Pertanyaannya sederhana, kalau masyarakat tidak ribut, apakah mereka akan tetap tenang duduk di kursi empuk sambil menikmati tunjangan perumahan Rp22–25 juta, tunjangan transportasi Rp14,7–20,5 juta, belanja penunjang operasional Rp4,2–8,4 juta, dan tunjangan komunikasi intensif Rp10,5 juta? Oh, jangan lupa masih ada tunjangan reses Rp10,5 juta setiap kali kegiatan reses digelar.
Mari kita hitung ringan-ringan, seorang anggota dewan Kuningan bisa mengantongi lebih dari Rp47 juta per bulan, wakil ketua Rp57,5 juta, dan ketua DPRD Rp65 juta. Fantastis? Ya, fantastis sekali, apalagi jika dibandingkan dengan warga Kuningan yang masih bergelut dengan harga kebutuhan pokok yang naik turun, UMK yang jauh di bawah angka tunjangan perumahan dewan, serta jalan-jalan berlubang yang belum tentu segera diperbaiki.
Tapi apa jawaban wakil rakyat ketika publik mengkritisi hal ini? Bukan refleksi diri, bukan inisiatif untuk langsung memangkas tunjangan, melainkan menunggu ajakan “duduk bersama evaluasi”. Seolah-olah evaluasi tunjangan bukan kewajiban moral, tapi agenda rapat resmi yang harus ada undangannya.
Padahal, kalau empati benar-benar masih hidup di hati para anggota dewan, mereka mestinya tidak perlu menunggu. Begitu tahu masyarakat tersakiti oleh angka tunjangan, mereka bisa langsung menggelar rapat internal.
“Saudara-saudara, mari kita kurangi tunjangan ini, kita kembalikan sebagian ke APBD, agar bisa dipakai untuk rakyat.”
Tunjangan perumahan belasan hingga puluhan juta, tunjangan transportasi yang bisa bikin masyarakat geleng kepala, dan berlapis-lapis fasilitas lain, semuanya masih dianggap “wajar” karena ada payung hukum.

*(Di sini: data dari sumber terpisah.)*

[src/hw/rtl/bfc_pkg.sv]
// bfc_pkg: shared types, widths and constants of the 3x3 box filter
// depends on nothing; imported by every module of the filter
`default_nettype none

package bfc_pkg;

  // largest image side the line buffers hold
  localparam int MAX_SIDE = 512;
  localparam int POS_W    = $clog2(MAX_SIDE);
  localparam int CHAN_W   = 16;
  localparam int SIDE_W   = 10;
  localparam int SUM_W    = CHAN_W + 4;
  localparam int CNT_W    = 4;

  // apb register map
  localparam int PADDR_W = 2;
  localparam int PDATA_W = 32;
  localparam logic [PADDR_W-1:0] ADDR_IMAGE_SIDE = 2'd0;
  localparam logic [SIDE_W-1:0]  IMAGE_SIDE_RST  = 10'd512;

  // result queue between the window front and the divide back
  localparam int QUEUE_DEPTH = 4;
  localparam int QPTR_W      = $clog2(QUEUE_DEPTH);
  localparam int QFILL_W     = $clog2(QUEUE_DEPTH + 1);

  // job codes, in raster order of the results one pixel releases
  localparam logic [1:0] JOB_UP_LEFT = 2'd0;
  localparam logic [1:0] JOB_UP      = 2'd1;
  localparam logic [1:0] JOB_LEFT    = 2'd2;
  localparam logic [1:0] JOB_HERE    = 2'd3;

  // reciprocals, exact floor for sums below 2**20 and counts up to nine
  localparam int RCP_SHIFT = 24;
  localparam int RCP_W     = RCP_SHIFT + 1;
  localparam logic [RCP_W-1:0] RCP_1 = RCP_W'(1 << RCP_SHIFT);
  localparam logic [RCP_W-1:0] RCP_2 = RCP_W'((1 << RCP_SHIFT) / 2);
  localparam logic [RCP_W-1:0] RCP_3 = RCP_W'(((1 << RCP_SHIFT) + 2) / 3);
  localparam logic [RCP_W-1:0] RCP_4 = RCP_W'((1 << RCP_SHIFT) / 4);
  localparam logic [RCP_W-1:0] RCP_6 = RCP_W'(((1 << RCP_SHIFT) + 5) / 6);
  localparam logic [RCP_W-1:0] RCP_9 = RCP_W'(((1 << RCP_SHIFT) + 8) / 9);

  typedef struct packed {
    logic [CHAN_W-1:0] in_red;
    logic [CHAN_W-1:0] in_green;
    logic [CHAN_W-1:0] in_blue;
  } pix_in_t;

  typedef struct packed {
    logic [CHAN_W-1:0] out_red;
    logic [CHAN_W-1:0] out_green;
    logic [CHAN_W-1:0] out_blue;
    logic [POS_W-1:0]  out_row;
    logic [POS_W-1:0]  out_col;
    logic              run_last;
    logic              frame_end;
  } pix_out_t;

  typedef struct packed {
    logic [CHAN_W-1:0] blue;
    logic [CHAN_W-1:0] green;
    logic [CHAN_W-1:0] red;
  } pixel_t;

  typedef struct packed {
    logic [SUM_W-1:0] sum_red;
    logic [SUM_W-1:0] sum_green;
    logic [SUM_W-1:0] sum_blue;
    logic [CNT_W-1:0] count;
    logic [POS_W-1:0] row;
    logic [POS_W-1:0] col;
    logic             run_last;
    logic             frame_end;
  } job_t;

  typedef struct packed {
    logic full;
    logic empty;
  } q_stat_t;

  function automatic logic [RCP_W-1:0] recip_of(input logic [CNT_W-1:0] n);
    logic [RCP_W-1:0] m;
    unique case (n)
      4'd2:    m = RCP_2;
      4'd3:    m = RCP_3;
      4'd4:    m = RCP_4;
      4'd6:    m = RCP_6;
      4'd9:    m = RCP_9;
      default: m = RCP_1;
    endcase
    return m;
  endfunction

endpackage

`default_nettype wire

[src/hw/rtl/bfc_queue.sv]
// bfc_queue: short fifo of pending result jobs
// depends on bfc_pkg; sits between bfc_front and bfc_back
`default_nettype none

module bfc_queue import bfc_pkg::*; (
  input  logic    clk,
  input  logic    rst,
  input  logic    push,
  input  job_t    push_job,
  input  logic    pop,
  output job_t    head,
  output q_stat_t q_stat
);

  job_t               entries [QUEUE_DEPTH];
  logic [QPTR_W-1:0]  wr_ptr;
  logic [QPTR_W-1:0]  rd_ptr;
  logic [QFILL_W-1:0] fill;
  logic               do_push;
  logic               do_pop;

  assign q_stat.full  = (fill == QFILL_W'(QUEUE_DEPTH));
  assign q_stat.empty = (fill == '0);
  assign do_push      = push && !q_stat.full;
  assign do_pop       = pop && !q_stat.empty;
  assign head         = entries[rd_ptr];

  always_ff @(posedge clk) begin
    if (do_push) begin
      entries[wr_ptr] <= push_job;
    end
  end

  always_ff @(posedge clk) begin
    if (rst) begin
      wr_ptr <= '0;
      rd_ptr <= '0;
      fill   <= '0;
    end else begin
      if (do_push) begin
        wr_ptr <= wr_ptr + QPTR_W'(1);
      end
      if (do_pop) begin
        rd_ptr <= rd_ptr + QPTR_W'(1);
      end
      unique case ({do_push, do_pop})
        2'b10:   fill <= fill + QFILL_W'(1);
        2'b01:   fill <= fill - QFILL_W'(1);
        default: fill <= fill;
      endcase
    end
  end

endmodule

`default_nettype wire

[config.mk]
export PLATFORM = sky130hd
export DESIGN_NAME = bfc_queue
export DESIGN_NICKNAME = d
export VERILOG_FILES = /design/src/hw/rtl/bfc_pkg.sv /design/src/hw/rtl/bfc_queue.sv
export SDC_FILE = /design/constraint.sdc
export NUM_CORES = 1
export LEC_CHECK = 0
export BUFFER_PORTS_ARGS = -buffer_cell sky130_fd_sc_hd__buf_2
export CORE_MARGIN = 2
export CORE_UTILIZATION = 25
export CTS_BUF_LIST = sky130_fd_sc_hd__clkbuf_16
export DETAILED_ROUTE_END_ITERATION = 8
export GPL_ROUTABILITY_DRIVEN = 0
export PLACE_DENSITY_LB_ADDON = 0.2
export SETUP_SLACK_MARGIN = 0.3
export SLEW_MARGIN = 20
export SYNTH_ARGS = -nofsm -noshare
export SYNTH_HDL_FRONTEND = slang
export SYNTH_SLANG_ARGS = --single-unit
[constraint.sdc]
create_clock -name clk -period 3.4 [get_ports clk]
set_input_delay 0.68 -clock clk [delete_from_list [all_inputs] [get_ports clk]]
set_output_delay 0.68 -clock clk [all_outputs]
set_load 0.02 [all_outputs]
==> results of run 1 <==
==> worst max-delay path, delay by kind of cell, from the launching register on <==
kind	cells	cell delay, ns
flip-flops	1	0.37
buffers and inverters	2	0.54
multiplexers	1	0.57
==> Yosys cell counts, types with 3 or more instances <==
cell and number:
buf_2 7, buf_6 7, mux4_2 84, o21ai_0 3, ha_1 5, or3_1 3
inv_1 8, a21oi_1 4, nor2_1 6, dfxtp_1 9, and2_1 4, edfxtp_1 336
xor2_1 3
==> routing by layer <==
metal  up-vias  wire length, microns  GRT usage [%]
met4         2                   604           3.10
met1      2974                 11400           12.9
met3        42                  1740           3.64
met5         -                    14              0
li1       2521                     -              -
met2       125                 12400           16.2
==> where the power goes <==
| group | switching, mW | internal (mW) |
|---|---|---|
| clock | 1.61 | 2.32 |
| sequential | 0.108 | 5.08 |
| combinational | 1.67 | 1.21 |
| total | 3.39 | 8.61 |
==> worst paths after layout <==
check                                  start        endpoint  slack [ns]  cells past startpoint
worst max register to register       fill[2]         fill[2]        1.05                      9
worst min register to register     rd_ptr[1]            flop        0.49                      2
worst max-delay path                    flop        head[12]        0.61                      3
worst min-delay path            push_job[82]  entries[1][82]        0.36                      1
==> state kept, by name (all words and copies together), names as in the netlist, named ones only <==
| signal | cells |
|---|---|
| fill | 3 |
| rd_ptr | 2 |
| wr_ptr | 2 |
| entries | 336 |
==> cells by family after synthesis <==
kind of cell | share of synthesized area, %
flops | 81.6
mux | 15.1
buf+inv | 1.35
simple gates | 0.755
compound gates | 0.338
fa+ha+maj | 0.656
xor+xnor | 0.209
==> per-stage QoR <==
| step | hold WS [ns] | power [mW] | instances | setup WS [ns] | util (%) |
|---|---|---|---|---|---|
| 3_5_place_dp | 0.485 | 8.27 | 1331 | 0.983 | 28.8 |
| 2_1_floorplan | 0.459 | 7.29 | 492 | 0.870 | - |
| 4_1_cts | 0.314 | 12.3 | 1401 | 0.512 | 31.2 |
| 6_report | 0.358 | 12.0 | 1403 | 0.609 | 31.2 |
| 5_1_grt | 0.325 | 12.6 | 1401 | 0.467 | 31.2 |
| 3_3_place_gp | 0.469 | 8.26 | 1331 | 0.993 | 28.8 |
==> layout by cell type, fill, tap and decap left out, types with 5 or more instances in the layout <==
cell type and n:
nor2_1 6, buf_2 173, buf_12 10, dfxtp_1 7, edfxtp_1 336, clkinv_1 10, ha_1 5, inv_1 19
mux4_2 84, clkbuf_16 41
==> layout make-up <==
type                            instances  share of cell area, %
Inverter                                8                  0.192
Antenna cell                            2                 0.0321
Clock inverter                         29                   1.13
Timing Repair Buffer                  186                   6.98
Clock buffer                           41                   6.58
Tap cell                              672                   5.39
Sequential cell                       345                   65.9
Multi-Input combinational cell        120                   13.8
==> impl_results.md, run 1 <==
- Worst-Margin Slew: just under 0.5 ns
- Yosys warns: 0
- Vias in the first global route: 6,356
- Cell count after synthesis: roughly 490
- Die Y: 228 microns
- Final worst path period share: roughly 82%
- Share of layout cells above drive strength 1: roughly 45%
- Design area: 15,600 sq um
- Status: completed
- DR vias: about 5,700
- Routed wire length: 26,100 microns
- # setup viols final: 0
- Post-DRT Antenna Nets: 0
- # rows: 82
- CP arrival: 2.11 ns
- Leading area contributor after synthesis: edfxtp_1
- Worst vdd ir: 363 uV
- Top_reg_cell synth: edfxtp_1
- CTS tree: built
- Post-detail-place hpwl: 14,800 microns
- Yosys reg bits: 345
- Clock Skew: approximately 0.015 ns
- Clk pin slew, worst setup/hold paths: 0.06 ns
- Die area: 52,200 sq um
- CTS Sinks: about 350
- Ys async rst share: 0%
- FILL cells: 4,848
- Worst path slowest cell: mux4_2
- Placeable Area: 50,000 sq um
- Total clock buffers created by CTS: 39
- Drc violations: 0
- Mapped cell area: 12,600 sq um
- Distinct cells, synth: 23
- Tmin final: 2.79 ns
- Number of top-level pins: 174
- Die X-Extent: between 200 and 250 microns
- Syn nets: 586
- # port buffers: approximately 170
- Kind of start point of the critical path: flop
- Resized Gates After CTS: 0
- Number of vias per cell: 4.04
- Clk root buf: clkbuf_16
- CP Cell Sequence: buf_12, mux4_2, buf_2
- Worst path required time: 2.72 ns
- RSZ-0062 raised after global routing: false
- WL per Instance: 18.6 microns
- GRT Residual Overflow: 0
- Layout area overhead: 23.9%
- Largest net degree at the start of global routing: 51
- Synth top area share: 80.2%
- Ranking of synthesized cells by area: edfxtp_1 (80%), mux4_2 (15%), dfxtp_1 (1.4%)
- Maximum clock rate: 358 MHz
- Layout Nets: 794
- First-pass GRT wire length: 39,700 microns
- Number of synthesized flops with an enable pin: 336
- Slew margin rel.: 67.3%
- Critical path class: flop to primary output
- Critical Path End Type: primary output
- Critical Path Max Stage Delay: approximately 0.57 ns
- Hold bufs inserted after CTS: 0
- Leak: 5.14 nW
- # Max-Cap Violations: 0
- Setup_tns: 0 ns
- Avg Cell Area, Syn: 25.6 sq um
- Final Hold Vio Count: 0
- Seq/Total Area, Yosys: 81.6%
- Multi-input gate area: 2160 sq um
- CP Max Fanout: 50
- Max-slew violations: 0
- Setup repair bufs after CTS: 0
- Hold Crit Class: primary input to flop
- First-pass DRT Iterations: 5
- H-tree depth: 2
- Clk buf depth: 3
- P per Cell Area: around 770 nW/um^2
- Initial core utilization: 25.2%
- Total track usage: about a tenth
- Storage cell area: ~10,000 sq um
- DR iter-0 viols: between 200 and 300
- Antenna violations before repair: 2
- Worst skew pair latency: 0.54 ns
- Dpl cell area: 14,400 sq um
Note: power is estimated with default switching activity, not from simulation.
==> run 2: changes to the inputs <==
--- a/config.mk
+++ b/config.mk
@@ -5,6 +5,7 @@
 export SDC_FILE = /design/constraint.sdc
 export NUM_CORES = 1
 export LEC_CHECK = 0
+export ABC_AREA = 1
 export BUFFER_PORTS_ARGS = -buffer_cell sky130_fd_sc_hd__buf_2
 export CORE_MARGIN = 2
 export CORE_UTILIZATION = 25
==> constraint.sdc (replaced) <==
create_clock -name clk -period 2.9 [get_ports clk]
set_input_delay 0.58 -clock clk [delete_from_list [all_inputs] [get_ports clk]]
set_output_delay 0.58 -clock clk [all_outputs]
set_load 0.02 [all_outputs]
==> impl_results.md, run 2 <==
- Drc violations: 0
- Final worst path period share: around 86%
- Die Y: approximately 240 microns
- Yosys warns: 0
- Biggest register: entries
- # Max-Cap Violations: 0
- Distinct cells, synth: 21
- Mapped cell area: 13,600 sq um
- Routed wire length: 36,800 microns
- Clk pin slew, worst setup/hold paths: 0.06 ns
- CTS tree: built
- CTS Sinks: 345
- Routed wl met3: 1820 microns
- Cell count after synthesis: 882
- Worst skew pair latency: approximately 0.55 ns
- Max-slew violations: 0
- Power Total: 15.1 mW
- DR iter-0 viols: 505
- # setup viols final: 0
- Worst path required time: 2.32 ns
- Seq/Total Area, Yosys: 75.7%
- Hold bufs inserted after CTS: 0
- Setup_tns: 0 ns
- Critical Path End Type: primary output
- Die area: 56,100 sq um
- Commonest non-fill, non-tap cell in the layout: edfxtp_1
- Clock Skew: ~0.019 ns
- Worst Reg-to-Reg Cells: 12
- Avg Cell Area, Syn: approximately 15 sq um
- Ranking of synthesized cells by area: edfxtp_1 (74%), o21ai_0 (4.9%), nor2_1 (3.8%)
- Worst vdd ir: 618 uV
- Post-detail-place hpwl: 18,300 microns
- Kind of start point of the critical path: flop
- Antenna violations before repair: 4
- Initial core utilization: roughly a quarter
- Top Metal Used: met5
- Total track usage: 11.8%
- Most frequent cells in the layout: edfxtp_1 (336), buf_2 (172), nor2_1 (134), o21ai_0 (125), clkbuf_16 (47)
- Ys async rst share: 0%
- Critical path class: flop to primary output
- Utilization after layout: 31.5%
- Synth top area share: 74.4%
- Number of synthesized flops with an enable pin: around 340
- First-pass GRT wire length: approximately 50,000 microns
- Design area: 16,900 sq um
- Wire length on met1: 17,000 microns
- Maximum clock rate: 400 MHz
- RSZ-0062 raised after global routing: false
- GRT Residual Overflow: 0
- Placeable Area: 53,700 sq um
- WL per Instance: 20.3 microns
- Hold Path Cell Cnt: 1
- Syn nets: just under 1,000
- # port buffers: 173
- DR WL met2: 17,300 microns
- Worst-Margin Slew: 0.507 ns
- Top_reg_cell synth: edfxtp_1
- Status: completed
- Layout area overhead: 24.7%
- Cells after DPL: 1,720
- Biggest regs: entries x336, fill x3
- First-pass DRT Iterations: 4
- FILL cells: 5,288
- Ant diodes: 0
- CP arrival: 1.92 ns
- Hold Crit Class: primary input to flop
- Dpl cell area: approximately 15,000 sq um
- Largest net degree at the start of global routing: 87
- CP Max Fanout: 21
- Max reg flops: 336
- Clk root buf: clkbuf_16
- Final Hold Vio Count: 0
- Synth cell count leaders: edfxtp_1 (336), nor2_1 (138), o21ai_0 (134)
- Final std cells w/o fill: 1,811
- Yosys reg bits: 345
- H-tree depth: 2
- Post-DRT Antenna Nets: 0
- Die X-Extent: about 240 microns
- Share of layout cells above drive strength 1: around a third
- Leading area contributor after synthesis: edfxtp_1
- Layout Nets: 1,181
- Number of top-level pins: between 150 and 200
- Slew margin rel.: 66.2%
- Leak: 5.81 nW
- Cell with the most instances after synthesis: edfxtp_1
- Number of vias per cell: approximately 4.4
- Clk buf depth: 3
- # rows: 85
- Total clock buffers created by CTS: 40
- Tmin final: 2.50 ns
- Vias in the first global route: 7,712
- P per Cell Area: 893 nW/um^2
- DR vias: 7,982
-- run 2: cell count changes after synthesis, sizes merged, moves of 2 or more --
cell	delta
or3	-3
xor2	-3
nor2	+172
inv	+12
mux4	-84
clkbuf	+25
nand2b	-2
o21ai	+167
buf	+10
o22ai	+84
nand2	+14
nand3	+5
and2	-4
-- run 2: report_power, final --
group,internal [mW],switching [mW],total [mW]
Sequential,5.92,0.107,6.03
Combinational,1.50,3.00,4.51
Clock,2.60,1.96,4.56
Total,10.0,5.07,15.1
-- run 2: per-stage QoR --
step / setup slack (ns) / hold WS (ns)
after detailed placement: 0.711 / 0.508
after floorplan: -0.491 / 0.459
after global routing: 0.292 / 0.203
final: 0.401 / 0.245
after global placement: 0.661 / 0.506
after CTS: 0.231 / 0.196
-- run 2: cell type report --
cell class	count	area, sq um	area share (%)
tap	696	871	5.15
clock inverter	28	133	0.784
clock buffer	42	1050	6.21
sequential	345	10300	60.8
multi-input combinational	463	2900	17.1
inverter	20	103	0.607
timing repair inverter	2	22.5	0.133
timing repair buffer	215	1560	9.22
-- run 2: layer usage --
layer	vias up	global-route usage, %
li1	3735	-
met1	4029	15.8
met2	160	18.5
met3	52	3.38
met4	6	3.28
met5	-	0
-- run 2: path summary, 6_finish.rpt --
kind         slack [ns]         start              to
min reg2reg        0.51     wr_ptr[0]       wr_ptr[0]
max reg2reg        0.84       fill[1]         fill[2]
min                0.24  push_job[68]  entries[2][68]
max                0.40          flop        head[59]
-- run 2: cell families (layout without fill, tap and decap cells) --
logic type | count (synthesis) | after routing | synth area share (%)
adder cells (fa/ha/maj) | 6 | 6 | 0.609
AO/OA/AOI/OAI | 259 | 259 | 12.6
AND/OR/NAND/NOR | 198 | 198 | 7.74
buffers and inverters | 74 | 307 | 3.30
flip-flops | 345 | 345 | 75.7
-- run 2: critical path, stage by stage (launching register included) --
cell	delay, ns
dfxtp_4	0.40
buf_4	0.13
buf_12	0.09
clkbuf_16	0.20
o21ai_0	0.11
o22ai_1	0.21
buf_2	0.21
-- run 2: what timing repair did --
item	4_1_cts	5_1_grt
endpoints found under the setup margin	56	80
gates resized for setup	7	23
gates cloned	0	10
endpoints found under the hold margin	0	0
setup buffers	0	11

Ah, hukum memang bisa jadi selimut tebal yang nyaman, tapi apakah nurani juga ikut tertutup?
Yang lebih menyedihkan, kesadaran untuk mengevaluasi hanya muncul ketika masyarakat ramai-ramai protes. Jadi, tanpa sorotan publik, kemungkinan besar tak akan ada niat evaluasi sama sekali. Padahal, wakil rakyat seharusnya peka sebelum rakyat menjerit.
Wakil rakyat yang sesungguhnya tidak menunggu diingatkan. Mereka otomatis tahu kapan harus mengurangi demi kepentingan bersama. Tapi jika empati baru muncul setelah ribut di luar sana, lalu di meja rapat hanya sebatas “mari kita pertimbangkan”, apa bedanya dengan sekadar formalitas menjaga citra?
Sayangnya, yang terjadi justru sebaliknya: diam seribu bahasa hingga sorotan membesar. Empati mereka tampaknya tidak datang dari hati, tetapi dari rasa takut kehilangan citra di mata publik.
Ironisnya lagi, semua fasilitas ini selalu dibungkus dengan dalih “ada dasar hukumnya”. Benar, memang ada PP Nomor 18 Tahun 2017, memang ada SK Bupati Nomor 900/KPTS.413-/2025, memang semua itu legal. Tapi apakah legal selalu identik dengan moral? Apakah rakyat memilih dewan hanya untuk mendengar kalimat “Kami berhak, karena ada aturannya”?
Mari kita satirkan lebih jauh: kalau besok ada aturan yang membolehkan DPRD mendapat tunjangan “uang ngopi Rp5 juta per bulan”, apakah mereka juga akan langsung mengambil tanpa pikir panjang? Kalau rakyat protes, tinggal bilang, “ini kan ada dasar hukumnya”. Mudah sekali, bukan?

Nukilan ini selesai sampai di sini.